■ WORK REQUIRED ■
Return the data below exactly, but only from the line containing "[cell usage after" through the line containing "a311oi | 66 |", with both of those lines included.
____
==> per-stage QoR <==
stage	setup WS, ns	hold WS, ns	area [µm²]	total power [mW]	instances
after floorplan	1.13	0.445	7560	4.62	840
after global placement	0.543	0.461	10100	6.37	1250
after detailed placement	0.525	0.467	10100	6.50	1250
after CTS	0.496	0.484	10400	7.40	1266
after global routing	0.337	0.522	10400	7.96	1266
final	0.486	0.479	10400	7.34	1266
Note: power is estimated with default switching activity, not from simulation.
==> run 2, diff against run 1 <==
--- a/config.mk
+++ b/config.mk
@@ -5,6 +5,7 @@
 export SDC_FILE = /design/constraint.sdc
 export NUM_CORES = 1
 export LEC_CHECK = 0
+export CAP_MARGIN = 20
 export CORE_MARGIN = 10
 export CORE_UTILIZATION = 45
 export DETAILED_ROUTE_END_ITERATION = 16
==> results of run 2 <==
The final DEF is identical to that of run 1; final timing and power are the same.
$ cat config.mk
export PLATFORM = sky130hd
export DESIGN_NAME = iterative_alu_unit
export DESIGN_NICKNAME = d
export VERILOG_FILES = /design/src/rtl/iterative_alu_unit.sv
export SDC_FILE = /design/constraint.sdc
export NUM_CORES = 1
export LEC_CHECK = 0
export BUFFER_PORTS_ARGS = -buffer_cell sky130_fd_sc_hd__buf_2
export CORE_UTILIZATION = 55
export CTS_CLUSTER_SIZE = 8
export DETAILED_ROUTE_END_ITERATION = 10
export MAX_ROUTING_LAYER = met4
export PLACE_DENSITY = 0.74
export SYNTH_ARGS = -nofsm -noshare
export SYNTH_HDL_FRONTEND = slang
export SYNTH_SLANG_ARGS = --single-unit
$ cat constraint.sdc
create_clock -name clk -period 5.5 [get_ports clk]
set_input_delay 0.55 -clock clk [delete_from_list [all_inputs] [get_ports clk]]
set_output_delay 0.55 -clock clk [all_outputs]
set_load 0.02 [all_outputs]
$ cat src/rtl/iterative_alu_unit.sv
// Execute-stage ALU: single-cycle logic/add/sub/slt, iterative shift-add MUL and
// (when ALU_DIV_EN is defined) restoring DIVU/REMU, with a start/done handshake.
module iterative_alu_unit #(
  parameter int WIDTH = 32
) (
  input  logic             clk,
  input  logic             rst,
  input  logic             start,
  input  logic [3:0]       alu_op,
  input  logic [WIDTH-1:0] src_a,
  input  logic [WIDTH-1:0] src_b,
  output logic [WIDTH-1:0] result,
  output logic             zero,
  output logic             busy,
  output logic             done,
  output logic [1:0]       fsm_state
);

  // Handshake: start is sampled only in IDLE; busy is high whenever the unit is
  // not IDLE; done is a one-cycle pulse and result/zero hold until the next done.
  localparam logic [1:0] S_IDLE = 2'd0;
  localparam logic [1:0] S_EXEC = 2'd1;
  localparam logic [1:0] S_DONE = 2'd2;

  localparam logic [3:0] OP_AND  = 4'b0000;
  localparam logic [3:0] OP_OR   = 4'b0001;
  localparam logic [3:0] OP_ADD  = 4'b0010;
  localparam logic [3:0] OP_SUB  = 4'b0110;
  localparam logic [3:0] OP_SLT  = 4'b0111;
  localparam logic [3:0] OP_MUL  = 4'b1000;
`ifdef ALU_DIV_EN
  localparam logic [3:0] OP_DIVU = 4'b1001;
  localparam logic [3:0] OP_REMU = 4'b1010;
`endif

  localparam int CW = $clog2(WIDTH + 1);

  logic [1:0]       state;
  logic [CW-1:0]    cnt;
  logic [3:0]       op_q;
  logic [WIDTH-1:0] opa_q;   // MUL: shifting multiplicand; DIV: dividend shifting into quotient
  logic [WIDTH-1:0] opb_q;   // MUL: shifting multiplier;   DIV: divisor
  logic [WIDTH-1:0] acc_q;   // MUL: partial product;       DIV: partial remainder

  logic             is_iter;
  logic [WIDTH-1:0] quick_res;
  logic [WIDTH-1:0] step_a;
  logic [WIDTH-1:0] step_b;
  logic [WIDTH-1:0] step_acc;
  logic [WIDTH-1:0] iter_res;
`ifdef ALU_DIV_EN
  logic [WIDTH:0]   rem_shift;
  logic [WIDTH:0]   diff;
`endif

  always_comb begin
    quick_res = '0;
    case (alu_op)
      OP_AND:  quick_res = src_a & src_b;
      OP_OR:   quick_res = src_a | src_b;
      OP_ADD:  quick_res = src_a + src_b;
      OP_SUB:  quick_res = src_a - src_b;
      OP_SLT:  quick_res = {{(WIDTH-1){1'b0}}, ($signed(src_a) < $signed(src_b))};
      default: quick_res = '0;
    endcase
  end

  always_comb begin
`ifdef ALU_DIV_EN
    is_iter = (alu_op == OP_MUL) || (alu_op == OP_DIVU) || (alu_op == OP_REMU);
`else
    is_iter = (alu_op == OP_MUL);
`endif
  end

  always_comb begin
    step_a   = opa_q;
    step_b   = opb_q;
    step_acc = acc_q;
`ifdef ALU_DIV_EN
    rem_shift = '0;
    diff      = '0;
`endif
    if (op_q == OP_MUL) begin
      step_acc = acc_q + (opb_q[0] ? opa_q : '0);
      step_a   = opa_q << 1;
      step_b   = opb_q >> 1;
    end
`ifdef ALU_DIV_EN
    else begin
      // A zero divisor never borrows, giving an all-ones quotient and remainder = dividend.
      rem_shift = {acc_q, opa_q[WIDTH-1]};
      diff      = rem_shift - {1'b0, opb_q};
      if (!diff[WIDTH]) begin
        step_acc = diff[WIDTH-1:0];
        step_a   = {opa_q[WIDTH-2:0], 1'b1};
      end else begin
        step_acc = rem_shift[WIDTH-1:0];
        step_a   = {opa_q[WIDTH-2:0], 1'b0};
      end
    end
    iter_res = (op_q == OP_DIVU) ? step_a : step_acc;
`else
    iter_res = step_acc;
`endif
  end

  always_ff @(posedge clk) begin
    if (rst) begin
      state  <= S_IDLE;
      cnt    <= '0;
      op_q   <= '0;
      opa_q  <= '0;
      opb_q  <= '0;
      acc_q  <= '0;
      result <= '0;
      zero   <= 1'b1;
    end else begin
      case (state)
        S_IDLE: begin
          if (start) begin
            if (is_iter) begin
              state <= S_EXEC;
              op_q  <= alu_op;
              opa_q <= src_a;
              opb_q <= src_b;
              acc_q <= '0;
              cnt   <= CW'(WIDTH);
            end else begin
              state  <= S_DONE;
              result <= quick_res;
              zero   <= (quick_res == '0);
            end
          end
        end
        S_EXEC: begin
          opa_q <= step_a;
          opb_q <= step_b;
          acc_q <= step_acc;
          cnt   <= cnt - CW'(1);
          if (cnt == CW'(1)) begin
            state  <= S_DONE;
            result <= iter_res;
            zero   <= (iter_res == '0);
          end
        end
        S_DONE:  state <= S_IDLE;
        default: state <= S_IDLE;
      endcase
    end
  end

  assign busy      = (state != S_IDLE);
  assign done      = (state == S_DONE);
  assign fsm_state = state;

endmodule

== Word level (Yosys, flattened, before mapping) ==
Cells that the tools add are included.
Widths: inputs -> output; s select.
Storage, ports and cells
  logic and storage cells: 69
  register bits: 141
Operators by class
  bitwise gates (word level): 2
  equality and inequality tests: 14
  muxes and demuxes: 29
  reduce and logical (&&, ||, !) cells: 11
  $add $sub $neg: 4
  $lt $le $gt $ge: 1
Operators with widths (count)
  $mux 32: 13
  $pmux 32 s2: 4
  $pmux 32 s5: 1
  $add 32x32->32: 2
  $logic_not 32->1: 2
  $and 32x32->32: 1
  $lt 32x32->1: 1
  $or 32x32->32: 1
  $sub 32x32->32: 1
  $mux 6: 2
  $pmux 6 s2: 1
  $ne 2x2->1 const B: 5
  $eq 4x3->1 const B: 2
  $eq 4x4->1 const B: 2
  $reduce_and 4->1: 2
  $eq 6x1->1 const B: 1
  $mux 2: 3
  $reduce_and 3->1: 2
  $sub 6x1->6 const B: 1
  $eq 4x1->1 const B: 1
  $eq 4x2->1 const B: 1
  $logic_not 4->1: 1
  $pmux 2 s2: 1
  $reduce_bool 2->1: 2
  other kinds (6): 8

== Logic depth before layout (Yosys ltp) ==
  word-level depth: 6
  gate-level depth with buffers: 16

== Worst setup path before layout ==
No wires, ideal clock.
  path type: reg2reg
  start point: register opb_q[0]
  end point: register zero
  buffers on the path: 0
  stages on the path, launching flop included: 16
  library setup time: 0.062 ns
  arrival time: 3.594 ns
  required time: 5.438 ns
  setup slack: 1.844 ns
  path through: dfxtp_1 -> and2_1 -> ha_1 -> fa_1 -> a21oi_1 -> o22ai_1 -> o21ai_1 -> a31oi_1 -> and3_1 -> a211oi_1 -> nand3_1 -> or4_1 -> nor4_2 -> nand4_1 -> or4_1 -> nand3_1
Between the ends
  cells in the longest elaborated chain, start to end: 6
RTL lines
  start, declared: RTL line 42  | logic [WIDTH-1:0] opb_q;
  start signal, assigned: RTL line 126  | opb_q <= src_b;
  start signal, assigned: RTL line 138  | opb_q <= step_b;
  $mux 32: RTL line 85  | step_acc = acc_q + (opb_q[0] ? opa_q : '0);
  $add 32x32->32: RTL line 85
  $mux 32: RTL line 84  | if (op_q == OP_MUL) begin
  $logic_not 32->1: RTL line 144  | zero <= (iter_res == '0);
  $mux 1: RTL line 141  | if (cnt == CW'(1)) begin
  $pmux 1 s2: RTL line 119  | case (state)
  end signal, assigned: RTL line 132  | zero <= (quick_res == '0);
  end signal, assigned: RTL line 144
  end, declared: RTL line 13  | output logic zero,
No other way between the ends. The select of a mux whose other input is x is not followed.
A chain may end at the register's enable or synchronous reset.

== Worst setup path after layout ==
Same ends and word-level chain as after synthesis.

==> results.md <==
- Yosys mapped a number of flops with a built-in enable equal to 0.
- For this design the static power due to leakage is 6.325 nW.
- The hold-fix buffer count after cts is 0.
- The prevailing post-synth register cell is sky130_fd_sc_hd__dfxtp_1.
- The placement row count is 56.
- The clock latency on the worst-skew pair is 0.44 ns.
- The pre-antenna-repair detailed-routing pass consisted of 6 iterations.
- For this run, the register share of the synthesized area comes to 20.95%.
- Setup repair after global routing left no endpoint under its margin.
- Net switching is 36.34% of the power.
- The shortest clock period the worst path allows after layout is roughly 4.8 ns.
- The worst path meets setup with 0.7308 ns of slack.
- The y dimension of the die is 158.5 µm.
- During I/O placement, the number of pins put on the boundary was 108.
- Once the clock tree was built, the setup fixing pass inserted 0 buffers.
- The wire length reported by the detailed router is 44.48 mm.
- Sorting the synthesized cells by area gives the leading types as sky130_fd_sc_hd__dfxtp_1 (21%), sky130_fd_sc_hd__ha_1 (12%), sky130_fd_sc_hd__nand2_1 (8.1%).
- After legalization and detailed placement, the total HPWL measured 33.06 mm.
- The horizontal die dimension is ~160 µm.
- The cell sitting at the root of the clock tree is a sky130_fd_sc_hd__clkbuf_16.
- The run finished with clean final reports.
- The ratio of total power to cell area is 204.0 nW/µm².
- The global route total overflow is 0.
- The number of pins with negative max-slew slack in the final report was 0.
- Averaged over all synthesized cells, the footprint is 7.046 µm².
- The area share of xor/xnor cells in the synthesized design is 2.731%.
- The area growth from synthesis to layout is 8.972%.
- After synthesis, the largest family of logic cells by area is compound AO/OA/AOI/OAI gates.
- The setup violation total in the final timing report is 0.
- The number of global-route vias before repair was 12,830.
- After clock tree synthesis, the clock-pin slew on the worst setup and hold paths is 0.07 ns.
- The count of nets left with antenna violations once routing finished came out at 0.
- The number of gates resized after CTS is 0.
- The setup path with the least slack is of type reg -> reg.
- The portion of total power attributed to combinational logic is 25.5%.
- The average detailed-routed wire length per instance is 19.61 µm.
- The full die area is 25,120 µm².
- The Yosys warning count is 0.
- The count of input and output buffers is 107.
- The synthesized netlist cell count is 1,912.
- After Yosys synthesis, and, or, nand and nor cells account for roughly 25% of the synthesized area.
- The deepest clock path buffer count is 2.
- The completed layout was analyzed and its total power is 2.995 mW.
- The synthesized netlist devotes between 10% and 20% of its cell area to adder and majority cells.
- The number of flip-flops and latches in the synthesized netlist is 141.
- The initial antenna violation count is 1.
- The maximum clock rate is approximately 210 MHz.
- The worst slack after detailed placement is 0.8555 ns.
- The total internal power is ~1.9 mW.
- The CTS tree is done.
- Adding up every negative setup slack in the final design gives 0 ns.
- The worst min-delay path class is in -> reg.
- The clock group share of total power is 39.0%.
- The max-slew headroom at the worst pin is 24.51%.
- The number of hold-slack violations in the final timing report came to 0.
- The worst-case vdd ir drop is 160.7 µV.
- TritonCTS created 17 clock buffers.
- Summed over its instances, the top area cell type makes up 20.95% of the synthesized netlist area.
- The post-synthesis cell area is 13,470 µm².
- The cell type contributing the most total cell area after synthesis is sky130_fd_sc_hd__dfxtp_1.
- The first global-routing pass estimated around 70 mm of wire.
- The layout has 2,269 filler cells.
- For this design, the sink count on the clock tree is 141.
- The final critical-path share of the clock period is 86.71%.
- The analysis attributes to net switching a power of 1.088 mW.
- The launch point of the worst reg-to-reg path is opb_q[0]$_SDFFE_PP0P_.
- The final worst clock skew is 0.01581 ns.
- Counting cells, the worst reg-to-reg path comes to 15.
- The number of max-capacitance violations reported is 0.
- The count of different cell masters after synthesis is 83.
- The initial utilization of the core area, before any placement, comes to 56.72%.
- Entering global routing, the biggest net connects 100 pins.
- Of all nets on the critical path, the largest fanout is 33.
- At the pin with the least slew margin, the transition time is 1.132 ns.
- The most critical setup path has its endpoint at zero$_SDFFE_PP1P_.
- Data on the critical path is required at its endpoint by 5.88 ns.
- The number of nets in the finished design is 2,141.
- The worst setup path is launched from a flop.
- The share of flip-flops with an asynchronous set or reset after synthesis is 0%.
- The share of total power in sequential cells is 35.4%.
- For flop-to-flop paths, the worst setup slack is 0.73 ns.
- The arrival time of data at the critical path endpoint is just over 5 ns.
- The proportion of layout cells with a drive suffix above 1 is 9.446%.
- STA classifies the critical path endpoint as a flop.
- The standard cell core area is 23,750 µm².
- The overall track demand over capacity in global routing is between 30 and 40%.
- In this run the critical register-to-register path is captured at zero$_SDFFE_PP1P_.
- The launch point of the critical path is opb_q[0]$_SDFFE_PP0P_.
- The H-tree was split into 4 levels.
- After detailed routing, the number of vias per cell comes to 6.331.
- The count of unresolved DRC violations after routing is 0.
- At the end of routability-driven placement, the weighted congestion stood at around 1.0.
- Across all layers, the routed design uses 14,360 vias.
- The number of nets handed over by synthesis was between 2,000 and 2,500.
- The complex-gate fraction of the synthesized area is 28.21%.
- The violation count after the first detailed-routing iteration is 1,363.
- The worst hold slack across all endpoints is 0.4000 ns.
- In the synthesized netlist, mux cells make up 3.288% of the area.
[layout make-up]
cell class / instances / area, µm² / area share [%]
inverter: 133 / 499.2 / 3.401
sequential: 141 / 2823 / 19.23
timing repair buffer: 122 / 650.6 / 4.432
clock buffer: 17 / 425.4 / 2.898
tap: 319 / 399.1 / 2.719
antenna: 1 / 2.502 / 0.01705
clock inverter: 15 / 146.4 / 0.9972
multi-input combinational: 1520 / 9734 / 66.31
[worst min-delay path by stage]
stage,startpoint,to,slack [ns],cells past startpoint
2_1_floorplan,op_q[3]$_SDFFE_PP0P_,op_q[3]$_SDFFE_PP0P_,0.45,2
5_1_grt,src_b[13],opb_q[13]$_SDFFE_PP0P_,0.40,3
3_3_place_gp,result[0]$_SDFFE_PP0P_,result[0]$_SDFFE_PP0P_,0.43,2
6_report,src_b[15],opb_q[15]$_SDFFE_PP0P_,0.40,3
4_1_cts,src_b[13],opb_q[13]$_SDFFE_PP0P_,0.39,3
3_5_place_dp,result[17]$_SDFFE_PP0P_,result[17]$_SDFFE_PP0P_,0.44,2
[critical path, cell delays in order, from the launching register on]
cell	delay (ns)
sky130_fd_sc_hd__dfxtp_1	0.61
sky130_fd_sc_hd__and2_1	0.33
sky130_fd_sc_hd__ha_1	0.23
sky130_fd_sc_hd__fa_1	0.46
sky130_fd_sc_hd__a21oi_1	0.17
sky130_fd_sc_hd__o22ai_1	0.13
sky130_fd_sc_hd__o21ai_1	0.34
sky130_fd_sc_hd__a31oi_1	0.25
sky130_fd_sc_hd__and3_1	0.23
sky130_fd_sc_hd__a211oi_1	0.33
sky130_fd_sc_hd__nand3_1	0.12
sky130_fd_sc_hd__or4_1	0.53
sky130_fd_sc_hd__nor4_2	0.19
sky130_fd_sc_hd__nand4_1	0.13
sky130_fd_sc_hd__or4_1	0.55
sky130_fd_sc_hd__nand3_1	0.11
[metrics by stage]
step	area, µm²	utilization (%)	instances
2_1_floorplan	13470	-	1912
3_3_place_gp	14110	59.39	2235
3_5_place_dp	14110	59.39	2235
4_1_cts	14680	61.79	2267
5_1_grt	14680	61.80	2268
6_report	14680	61.80	2268
[cell usage after synthesis (all sizes together), types with 12 or more instances]
| library cell | count |
|---|---|
| nor3 | 32 |
| nand4 | 17 |
| a31oi | 19 |
| and2 | 44 |
| inv | 133 |
| nor2 | 212 |
| xor2 | 14 |
| nand2 | 291 |
| a21o | 32 |
| clkbuf | 99 |
| ha | 132 |
| buf | 19 |
| o31ai | 13 |
| o211ai | 19 |
| a21oi | 161 |
| a211oi | 26 |
| nor4 | 22 |
| nand3 | 39 |
| dfxtp | 141 |
| o21ai | 88 |
| o21a | 13 |
| o21bai | 12 |
| nor2b | 13 |
| nand2b | 13 |
| a311oi | 66 |
| mux2i | 42 |
| xnor2 | 28 |
[per-layer routing]
metal / up-vias / track usage [%] / part of all wire, % / routed length (µm)
met3: 52 / 5.498 / 9.2 / 4095
met5: - / - / 0 / 0
met4: 0 / 8.333 / 1.3 / 578
met1: 6765 / 50.94 / 46 / 20350
li1: 6863 / - / - / -
met2: 678 / 55.45 / 44 / 19460
[layout by cell type (no fill, tap or decap), types with 10 or more instances in the layout]
cell type / n
sky130_fd_sc_hd__nand2b_1: 12
sky130_fd_sc_hd__o21ai_0: 84
sky130_fd_sc_hd__clkbuf_16: 17
sky130_fd_sc_hd__nand3_1: 39
sky130_fd_sc_hd__o21a_1: 13
sky130_fd_sc_hd__o2111ai_1: 10
sky130_fd_sc_hd__dfxtp_1: 141
sky130_fd_sc_hd__a211oi_1: 24
sky130_fd_sc_hd__nand2_1: 291
sky130_fd_sc_hd__a31oi_1: 19
sky130_fd_sc_hd__a311oi_1: 66
sky130_fd_sc_hd__nor2_1: 211
sky130_fd_sc_hd__xor2_1: 14
sky130_fd_sc_hd__o31ai_1: 13
sky130_fd_sc_hd__nand4_1: 17
sky130_fd_sc_hd__a21o_1: 32
sky130_fd_sc_hd__a21oi_1: 161
sky130_fd_sc_hd__nor2b_1: 12
sky130_fd_sc_hd__nor3_1: 29
sky130_fd_sc_hd__inv_1: 133
sky130_fd_sc_hd__o21bai_1: 12
sky130_fd_sc_hd__mux2i_1: 42
sky130_fd_sc_hd__buf_4: 16
sky130_fd_sc_hd__buf_2: 106
sky130_fd_sc_hd__nor4_1: 20
sky130_fd_sc_hd__xnor2_1: 28
sky130_fd_sc_hd__ha_1: 132
sky130_fd_sc_hd__and2_1: 43
sky130_fd_sc_hd__a22oi_1: 10
sky130_fd_sc_hd__o211ai_1: 18
[flip-flops by register name, summed over array words and instances, names as in the netlist]
name and count:
op_q 4, opa_q 32, fsm_state 2, opb_q 32, cnt 6, result 32, zero 1, acc_q 32
[logic make-up after synthesis]
family	after synthesis
compound gates	560
xor+xnor	42
fa+ha+maj	135
buf+inv	251
flops	141
mux	44
simple gates	739
[power by group through the flow]
stage               sequential, mW  combinational [mW]  clock [mW]
finish                        1.06               0.765        1.17
global route                  1.06               0.829        1.22
CTS                           1.06               0.743        1.17
detailed placement            1.08               0.740           0
global placement              1.08               0.737           0
floorplan                     1.09               0.495           0
No activity file was read; power rests on OpenSTA's default activity.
____
■ RESULT FOR THIS TASK ■
[cell usage after synthesis (all sizes together), types with 12 or more instances]
| library cell | count |
|---|---|
| nor3 | 32 |
| nand4 | 17 |
| a31oi | 19 |
| and2 | 44 |
| inv | 133 |
| nor2 | 212 |
| xor2 | 14 |
| nand2 | 291 |
| a21o | 32 |
| clkbuf | 99 |
| ha | 132 |
| buf | 19 |
| o31ai | 13 |
| o211ai | 19 |
| a21oi | 161 |
| a211oi | 26 |
| nor4 | 22 |
| nand3 | 39 |
| dfxtp | 141 |
| o21ai | 88 |
| o21a | 13 |
| o21bai | 12 |
| nor2b | 13 |
| nand2b | 13 |
| a311oi | 66 |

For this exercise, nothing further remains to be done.